= INPUT DATA =
File: src/drc_pkg.sv
`default_nettype none
// ----------------------------------------------------------------------------
// drc_pkg
// Types, codes and rectangle helpers for the dirty rectangle coalescer.
// ----------------------------------------------------------------------------
package drc_pkg;

    localparam logic OP_ADD   = 1'b0;
    localparam logic OP_FLUSH = 1'b1;

    localparam logic [1:0] KIND_ADD  = 2'd0;
    localparam logic [1:0] KIND_AREA = 2'd1;
    localparam logic [1:0] KIND_NONE = 2'd2;

    localparam logic [2:0] REG_X_OFF  = 3'd0;
    localparam logic [2:0] REG_Y_OFF  = 3'd1;
    localparam logic [2:0] REG_WIDTH  = 3'd2;
    localparam logic [2:0] REG_HEIGHT = 3'd3;
    localparam logic [2:0] REG_MAPPED = 3'd4;

    localparam int MAX_RESULTS = 16;
    localparam int RES_W       = 5;

    typedef struct packed {
        logic               opcode;
        logic signed [15:0] rect_x;
        logic signed [15:0] rect_y;
        logic [14:0]        rect_w;
        logic [14:0]        rect_h;
    } req_t;

    typedef struct packed {
        logic [1:0]         kind;
        logic signed [15:0] area_x;
        logic signed [15:0] area_y;
        logic [15:0]        area_w;
        logic [15:0]        area_h;
        logic               last;
        logic               overflow;
        logic [4:0]         stored_count;
    } rsp_t;

    typedef struct packed {
        logic signed [15:0] x;
        logic signed [15:0] y;
        logic [16:0]        w;
        logic [16:0]        h;
    } entry_t;

    typedef enum logic [3:0] {
        ST_IDLE,
        ST_ARD,
        ST_ACHK,
        ST_AMOVE,
        ST_APASS,
        ST_CRD,
        ST_CABS,
        ST_AWR,
        ST_FRD,
        ST_FCHK,
        ST_FPUSH,
        ST_FDONE
    } state_t;

    function automatic logic signed [17:0] sx18(logic signed [15:0] v);
        return {{2{v[15]}}, v};
    endfunction

    function automatic logic signed [17:0] zx18(logic [16:0] v);
        return {1'b0, v};
    endfunction

    function automatic logic touches(entry_t a, entry_t b);
        logic signed [17:0] ax0, ay0, ax1, ay1, bx0, by0, bx1, by1;
        ax0 = sx18(a.x);
        ay0 = sx18(a.y);
        ax1 = ax0 + zx18(a.w);
        ay1 = ay0 + zx18(a.h);
        bx0 = sx18(b.x);
        by0 = sx18(b.y);
        bx1 = bx0 + zx18(b.w);
        by1 = by0 + zx18(b.h);
        return (ax0 <= bx1) && (ay0 <= by1) && (ax1 >= bx0) && (ay1 >= by0);
    endfunction

    function automatic entry_t absorb(entry_t a, entry_t b);
        logic signed [17:0] ax1, ay1, bx1, by1, x1, y1, x0, y0, dw, dh;
        entry_t r;
        ax1 = sx18(a.x) + zx18(a.w);
        ay1 = sx18(a.y) + zx18(a.h);
        bx1 = sx18(b.x) + zx18(b.w);
        by1 = sx18(b.y) + zx18(b.h);
        x1 = (ax1 > bx1) ? ax1 : bx1;
        y1 = (ay1 > by1) ? ay1 : by1;
        r.x = (a.x < b.x) ? a.x : b.x;
        r.y = (a.y < b.y) ? a.y : b.y;
        x0 = sx18(r.x);
        y0 = sx18(r.y);
        dw = x1 - x0;
        dh = y1 - y0;
        r.w = dw[16:0];
        r.h = dh[16:0];
        return r;
    endfunction

    function automatic logic [15:0] sat16(logic [16:0] v);
        return v[16] ? 16'hFFFF : v[15:0];
    endfunction

endpackage
`default_nettype wire

File: src/drc_ram.sv
`default_nettype none
// ----------------------------------------------------------------------------
// drc_ram
// Generic simple dual port RAM, one write port, one registered read port.
// ----------------------------------------------------------------------------
module drc_ram #(
    parameter int WIDTH = 66,
    parameter int DEPTH = 16
) (
    input  wire logic                     clk,
    input  wire logic                     we,
    input  wire logic [$clog2(DEPTH)-1:0] waddr,
    input  wire logic [WIDTH-1:0]         wdata,
    input  wire logic [$clog2(DEPTH)-1:0] raddr,
    output logic      [WIDTH-1:0]         rdata
);

    logic [WIDTH-1:0] mem [DEPTH];

    always_ff @(posedge clk)
    begin
        if (we)
        begin
            mem[waddr] <= wdata;
        end
        rdata <= mem[raddr];
    end

endmodule
`default_nettype wire

File: src/dirty_rect_coalescer_core.sv
`default_nettype none
// ----------------------------------------------------------------------------
// dirty_rect_coalescer_core
// Damage rectangle table with merge on add and clipped drain on flush.
// ----------------------------------------------------------------------------
// Requests come in on req (valid/stall), results leave on rsp (valid/stall).
// A transfer on req is taken only while the block is idle; one request is
// worked on at a time. Window registers sit on the APB port (pready always
// high); the user must write them between requests; the block won't check.
// On add, the table RAM is rescanned pass by pass; each touching entry is
// absorbed into the new area and replaced by the last one, until a pass
// absorbs nothing; a full table is then collapsed into the area, overflow
// set. One result per add, with the merged area and the entry count.
// On flush, entries are read in table order and clipped to the window; those
// with area left leave as results, at most MAX_RESULTS, the final one
// carries last (a none result if nothing is left or the window is unmapped).
// Reset empties the table (entry count only) and clears the control registers.
// A stalled receiver holds the result register; the sequencer waits.
// ----------------------------------------------------------------------------
module dirty_rect_coalescer_core #(
    parameter int MAX_AREAS = 16
) (
    input  wire logic          clk,
    input  wire logic          rst_n,
    input  wire logic          req_valid,
    output logic               req_stall,
    input  wire drc_pkg::req_t req,
    output logic               rsp_valid,
    input  wire logic          rsp_stall,
    output drc_pkg::rsp_t      rsp,
    input  wire logic          psel,
    input  wire logic          penable,
    input  wire logic          pwrite,
    input  wire logic [4:0]    paddr,
    input  wire logic [31:0]   pwdata,
    output logic      [31:0]   prdata,
    output logic               pready
);

    localparam int IW = $clog2(MAX_AREAS);
    localparam int CW = $clog2(MAX_AREAS + 1);
    localparam int EW = $bits(drc_pkg::entry_t);

    drc_pkg::state_t    state_reg, state_next;
    drc_pkg::entry_t    cur_reg, cur_next;
    logic [CW-1:0]      idx_reg, idx_next;
    logic [CW-1:0]      cnt_reg, cnt_next;
    logic               changed_reg, changed_next;
    logic               ovf_reg, ovf_next;
    logic               empty_reg, empty_next;
    drc_pkg::rsp_t      cand_reg, cand_next;
    drc_pkg::rsp_t      pend_reg, pend_next;
    logic               pend_valid_reg, pend_valid_next;
    logic [drc_pkg::RES_W-1:0] nres_reg, nres_next;
    drc_pkg::rsp_t      out_reg, out_next;
    logic               out_valid_reg, out_valid_next;

    logic signed [15:0] x_off_reg, y_off_reg;
    logic [14:0]        width_reg, height_reg;
    logic               mapped_reg;

    logic               ram_we;
    logic [IW-1:0]      ram_waddr, ram_raddr;
    drc_pkg::entry_t    ram_wdata, ram_rdata;
    logic [EW-1:0]      ram_rbits;

    logic               out_free;
    logic               req_take;
    logic               cfg_wr;
    logic [CW:0]        idx_inc;

    logic signed [18:0] cx, cy, cw, ch, rx, ry;

    assign pready    = 1'b1;
    assign cfg_wr    = psel && penable && pwrite;
    assign req_stall = (state_reg != drc_pkg::ST_IDLE);
    assign req_take  = req_valid && !req_stall;
    assign out_free  = !out_valid_reg || !rsp_stall;
    assign rsp_valid = out_valid_reg;
    assign rsp       = out_reg;
    assign ram_rdata = drc_pkg::entry_t'(ram_rbits);
    assign idx_inc   = {1'b0, idx_reg} + 1'b1;

    always_comb
    begin
        case (paddr[4:2])
            drc_pkg::REG_X_OFF:  prdata = {{16{x_off_reg[15]}}, x_off_reg};
            drc_pkg::REG_Y_OFF:  prdata = {{16{y_off_reg[15]}}, y_off_reg};
            drc_pkg::REG_WIDTH:  prdata = {17'd0, width_reg};
            drc_pkg::REG_HEIGHT: prdata = {17'd0, height_reg};
            drc_pkg::REG_MAPPED: prdata = {31'd0, mapped_reg};
            default:             prdata = 32'd0;
        endcase
    end

    always_ff @(posedge clk or negedge rst_n)
    begin
        if (!rst_n)
        begin
            x_off_reg  <= '0;
            y_off_reg  <= '0;
            width_reg  <= '0;
            height_reg <= '0;
            mapped_reg <= 1'b0;
        end
        else if (cfg_wr)
        begin
            case (paddr[4:2])
                drc_pkg::REG_X_OFF:  x_off_reg  <= pwdata[15:0];
                drc_pkg::REG_Y_OFF:  y_off_reg  <= pwdata[15:0];
                drc_pkg::REG_WIDTH:  width_reg  <= pwdata[14:0];
                drc_pkg::REG_HEIGHT: height_reg <= pwdata[14:0];
                drc_pkg::REG_MAPPED: mapped_reg <= pwdata[0];
                default:             ;
            endcase
        end
    end

    // clip of the entry just read against the window
    always_comb
    begin
        cx = {{3{ram_rdata.x[15]}}, ram_rdata.x};
        cy = {{3{ram_rdata.y[15]}}, ram_rdata.y};
        cw = {2'b00, ram_rdata.w};
        ch = {2'b00, ram_rdata.h};
        rx = {{3{x_off_reg[15]}}, x_off_reg} + {4'd0, width_reg};
        ry = {{3{y_off_reg[15]}}, y_off_reg} + {4'd0, height_reg};
        if (cx < $signed({{3{x_off_reg[15]}}, x_off_reg}))
        begin
            cw = cw - ({{3{x_off_reg[15]}}, x_off_reg} - cx);
            cx = {{3{x_off_reg[15]}}, x_off_reg};
        end
        if (cx + cw > rx)
        begin
            cw = rx - cx;
        end
        if (cy < $signed({{3{y_off_reg[15]}}, y_off_reg}))
        begin
            ch = ch - ({{3{y_off_reg[15]}}, y_off_reg} - cy);
            cy = {{3{y_off_reg[15]}}, y_off_reg};
        end
        if (cy + ch > ry)
        begin
            ch = ry - cy;
        end
    end

    always_comb
    begin
        state_next      = state_reg;
        cur_next        = cur_reg;
        idx_next        = idx_reg;
        cnt_next        = cnt_reg;
        changed_next    = changed_reg;
        ovf_next        = ovf_reg;
        empty_next      = empty_reg;
        cand_next       = cand_reg;
        pend_next       = pend_reg;
        pend_valid_next = pend_valid_reg;
        nres_next       = nres_reg;
        out_next        = out_reg;
        out_valid_next  = out_valid_reg && rsp_stall;
        ram_we          = 1'b0;
        ram_waddr       = idx_reg[IW-1:0];
        ram_wdata       = ram_rdata;
        ram_raddr       = idx_reg[IW-1:0];

        case (state_reg)
            drc_pkg::ST_IDLE:
            begin
                if (req_take)
                begin
                    cur_next.x      = req.rect_x;
                    cur_next.y      = req.rect_y;
                    cur_next.w      = {2'b00, req.rect_w};
                    cur_next.h      = {2'b00, req.rect_h};
                    idx_next        = '0;
                    changed_next    = 1'b0;
                    ovf_next        = 1'b0;
                    nres_next       = '0;
                    pend_valid_next = 1'b0;
                    if (req.opcode == drc_pkg::OP_ADD)
                    begin
                        empty_next = (req.rect_w == '0) || (req.rect_h == '0);
                        state_next = empty_next ? drc_pkg::ST_AWR : drc_pkg::ST_APASS;
                    end
                    else if (mapped_reg && (cnt_reg != '0))
                    begin
                        state_next = drc_pkg::ST_FRD;
                    end
                    else
                    begin
                        state_next = drc_pkg::ST_FDONE;
                    end
                end
            end

            drc_pkg::ST_ARD:
            begin
                state_next = drc_pkg::ST_ACHK;
            end

            drc_pkg::ST_ACHK:
            begin
                if (drc_pkg::touches(cur_reg, ram_rdata))
                begin
                    cur_next     = drc_pkg::absorb(cur_reg, ram_rdata);
                    cnt_next     = cnt_reg - 1'b1;
                    ram_raddr    = cnt_next[IW-1:0];
                    changed_next = 1'b1;
                    state_next   = drc_pkg::ST_AMOVE;
                end
                else
                begin
                    idx_next   = idx_inc[CW-1:0];
                    state_next = drc_pkg::ST_APASS;
                end
            end

            drc_pkg::ST_AMOVE:
            begin
                ram_we     = 1'b1;
                idx_next   = idx_inc[CW-1:0];
                state_next = drc_pkg::ST_APASS;
            end

            drc_pkg::ST_APASS:
            begin
                if (idx_reg < cnt_reg)
                begin
                    state_next = drc_pkg::ST_ARD;
                end
                else if (changed_reg)
                begin
                    idx_next     = '0;
                    changed_next = 1'b0;
                end
                else if (cnt_reg == CW'(MAX_AREAS))
                begin
                    idx_next   = '0;
                    state_next = drc_pkg::ST_CRD;
                end
                else
                begin
                    state_next = drc_pkg::ST_AWR;
                end
            end

            drc_pkg::ST_CRD:
            begin
                state_next = drc_pkg::ST_CABS;
            end

            drc_pkg::ST_CABS:
            begin
                cur_next = drc_pkg::absorb(cur_reg, ram_rdata);
                if (idx_reg == CW'(MAX_AREAS - 1))
                begin
                    cnt_next   = '0;
                    ovf_next   = 1'b1;
                    state_next = drc_pkg::ST_AWR;
                end
                else
                begin
                    idx_next   = idx_inc[CW-1:0];
                    state_next = drc_pkg::ST_CRD;
                end
            end

            drc_pkg::ST_AWR:
            begin
                if (out_free)
                begin
                    out_valid_next        = 1'b1;
                    out_next.kind         = drc_pkg::KIND_ADD;
                    out_next.last         = 1'b1;
                    out_next.overflow     = ovf_reg;
                    if (empty_reg)
                    begin
                        out_next.area_x       = '0;
                        out_next.area_y       = '0;
                        out_next.area_w       = '0;
                        out_next.area_h       = '0;
                        out_next.stored_count = 5'(cnt_reg);
                    end
                    else
                    begin
                        ram_we                = 1'b1;
                        ram_waddr             = cnt_reg[IW-1:0];
                        ram_wdata             = cur_reg;
                        cnt_next              = cnt_reg + 1'b1;
                        out_next.area_x       = cur_reg.x;
                        out_next.area_y       = cur_reg.y;
                        out_next.area_w       = drc_pkg::sat16(cur_reg.w);
                        out_next.area_h       = drc_pkg::sat16(cur_reg.h);
                        out_next.stored_count = 5'(cnt_next);
                    end
                    state_next = drc_pkg::ST_IDLE;
                end
            end

            drc_pkg::ST_FRD:
            begin
                state_next = drc_pkg::ST_FCHK;
            end

            drc_pkg::ST_FCHK:
            begin
                cand_next.kind         = drc_pkg::KIND_AREA;
                cand_next.area_x       = cx[15:0];
                cand_next.area_y       = cy[15:0];
                cand_next.area_w       = cw[15:0];
                cand_next.area_h       = ch[15:0];
                cand_next.last         = 1'b0;
                cand_next.overflow     = 1'b0;
                cand_next.stored_count = '0;
                if ((cw > 0) && (ch > 0))
                begin
                    state_next = drc_pkg::ST_FPUSH;
                end
                else if (idx_inc < {1'b0, cnt_reg})
                begin
                    idx_next   = idx_inc[CW-1:0];
                    state_next = drc_pkg::ST_FRD;
                end
                else
                begin
                    state_next = drc_pkg::ST_FDONE;
                end
            end

            drc_pkg::ST_FPUSH:
            begin
                if (!pend_valid_reg || out_free)
                begin
                    if (pend_valid_reg)
                    begin
                        out_valid_next = 1'b1;
                        out_next       = pend_reg;
                    end
                    pend_next       = cand_reg;
                    pend_valid_next = 1'b1;
                    nres_next       = nres_reg + 1'b1;
                    if ((nres_next == drc_pkg::RES_W'(drc_pkg::MAX_RESULTS))
                        || !(idx_inc < {1'b0, cnt_reg}))
                    begin
                        state_next = drc_pkg::ST_FDONE;
                    end
                    else
                    begin
                        idx_next   = idx_inc[CW-1:0];
                        state_next = drc_pkg::ST_FRD;
                    end
                end
            end

            drc_pkg::ST_FDONE:
            begin
                if (out_free)
                begin
                    out_valid_next = 1'b1;
                    if (pend_valid_reg)
                    begin
                        out_next      = pend_reg;
                        out_next.last = 1'b1;
                    end
                    else
                    begin
                        out_next.kind         = drc_pkg::KIND_NONE;
                        out_next.area_x       = '0;
                        out_next.area_y       = '0;
                        out_next.area_w       = '0;
                        out_next.area_h       = '0;
                        out_next.last         = 1'b1;
                        out_next.overflow     = 1'b0;
                        out_next.stored_count = '0;
                    end
                    pend_valid_next = 1'b0;
                    cnt_next        = '0;
                    state_next      = drc_pkg::ST_IDLE;
                end
            end

            default:
            begin
                state_next = drc_pkg::ST_IDLE;
            end
        endcase
    end

    always_ff @(posedge clk or negedge rst_n)
    begin
        if (!rst_n)
        begin
            state_reg      <= drc_pkg::ST_IDLE;
            cnt_reg        <= '0;
            idx_reg        <= '0;
            changed_reg    <= 1'b0;
            ovf_reg        <= 1'b0;
            empty_reg      <= 1'b0;
            pend_valid_reg <= 1'b0;
            nres_reg       <= '0;
            out_valid_reg  <= 1'b0;
        end
        else
        begin
            state_reg      <= state_next;
            cnt_reg        <= cnt_next;
            idx_reg        <= idx_next;
            changed_reg    <= changed_next;
            ovf_reg        <= ovf_next;
            empty_reg      <= empty_next;
            pend_valid_reg <= pend_valid_next;
            nres_reg       <= nres_next;
            out_valid_reg  <= out_valid_next;
        end
    end

    always_ff @(posedge clk)
    begin
        cur_reg  <= cur_next;
        cand_reg <= cand_next;
        pend_reg <= pend_next;
        out_reg  <= out_next;
    end

    drc_ram #(
        .WIDTH (EW),
        .DEPTH (MAX_AREAS)
    ) u_table (
        .clk   (clk),
        .we    (ram_we),
        .waddr (ram_waddr),
        .wdata (ram_wdata),
        .raddr (ram_raddr),
        .rdata (ram_rbits)
    );

`ifndef SYNTH
    a_cnt_bound: assert property (@(posedge clk) disable iff (!rst_n)
        cnt_reg <= CW'(MAX_AREAS))
        else $error("entry count above table depth");

    a_pend_flush: assert property (@(posedge clk) disable iff (!rst_n)
        pend_valid_reg |-> (state_reg == drc_pkg::ST_FRD || state_reg == drc_pkg::ST_FCHK
                            || state_reg == drc_pkg::ST_FPUSH
                            || state_reg == drc_pkg::ST_FDONE))
        else $error("pending area outside flush");

    a_out_hold: assert property (@(posedge clk) disable iff (!rst_n)
        (rsp_valid && rsp_stall) |=> (rsp_valid && $stable(rsp)))
        else $error("stalled result changed");

    a_wr_room: assert property (@(posedge clk) disable iff (!rst_n)
        (state_reg == drc_pkg::ST_AWR && !empty_reg) |-> (cnt_reg < CW'(MAX_AREAS)))
        else $error("append into full table");
`endif

endmodule
`default_nettype wire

= WORK TO BE COMPLETED =
Nothing should appear in the answer except the lines above from the line with "rdata <= mem[raddr];" through the line with "block won't check.", both included, written out exactly.

= WRITTEN ANSWER =
        rdata <= mem[raddr];
    end

endmodule
`default_nettype wire

File: src/dirty_rect_coalescer_core.sv
`default_nettype none
// ----------------------------------------------------------------------------
// dirty_rect_coalescer_core
// Damage rectangle table with merge on add and clipped drain on flush.
// ----------------------------------------------------------------------------
// Requests come in on req (valid/stall), results leave on rsp (valid/stall).
// A transfer on req is taken only while the block is idle; one request is
// worked on at a time. Window registers sit on the APB port (pready always
// high); the user must write them between requests; the block won't check.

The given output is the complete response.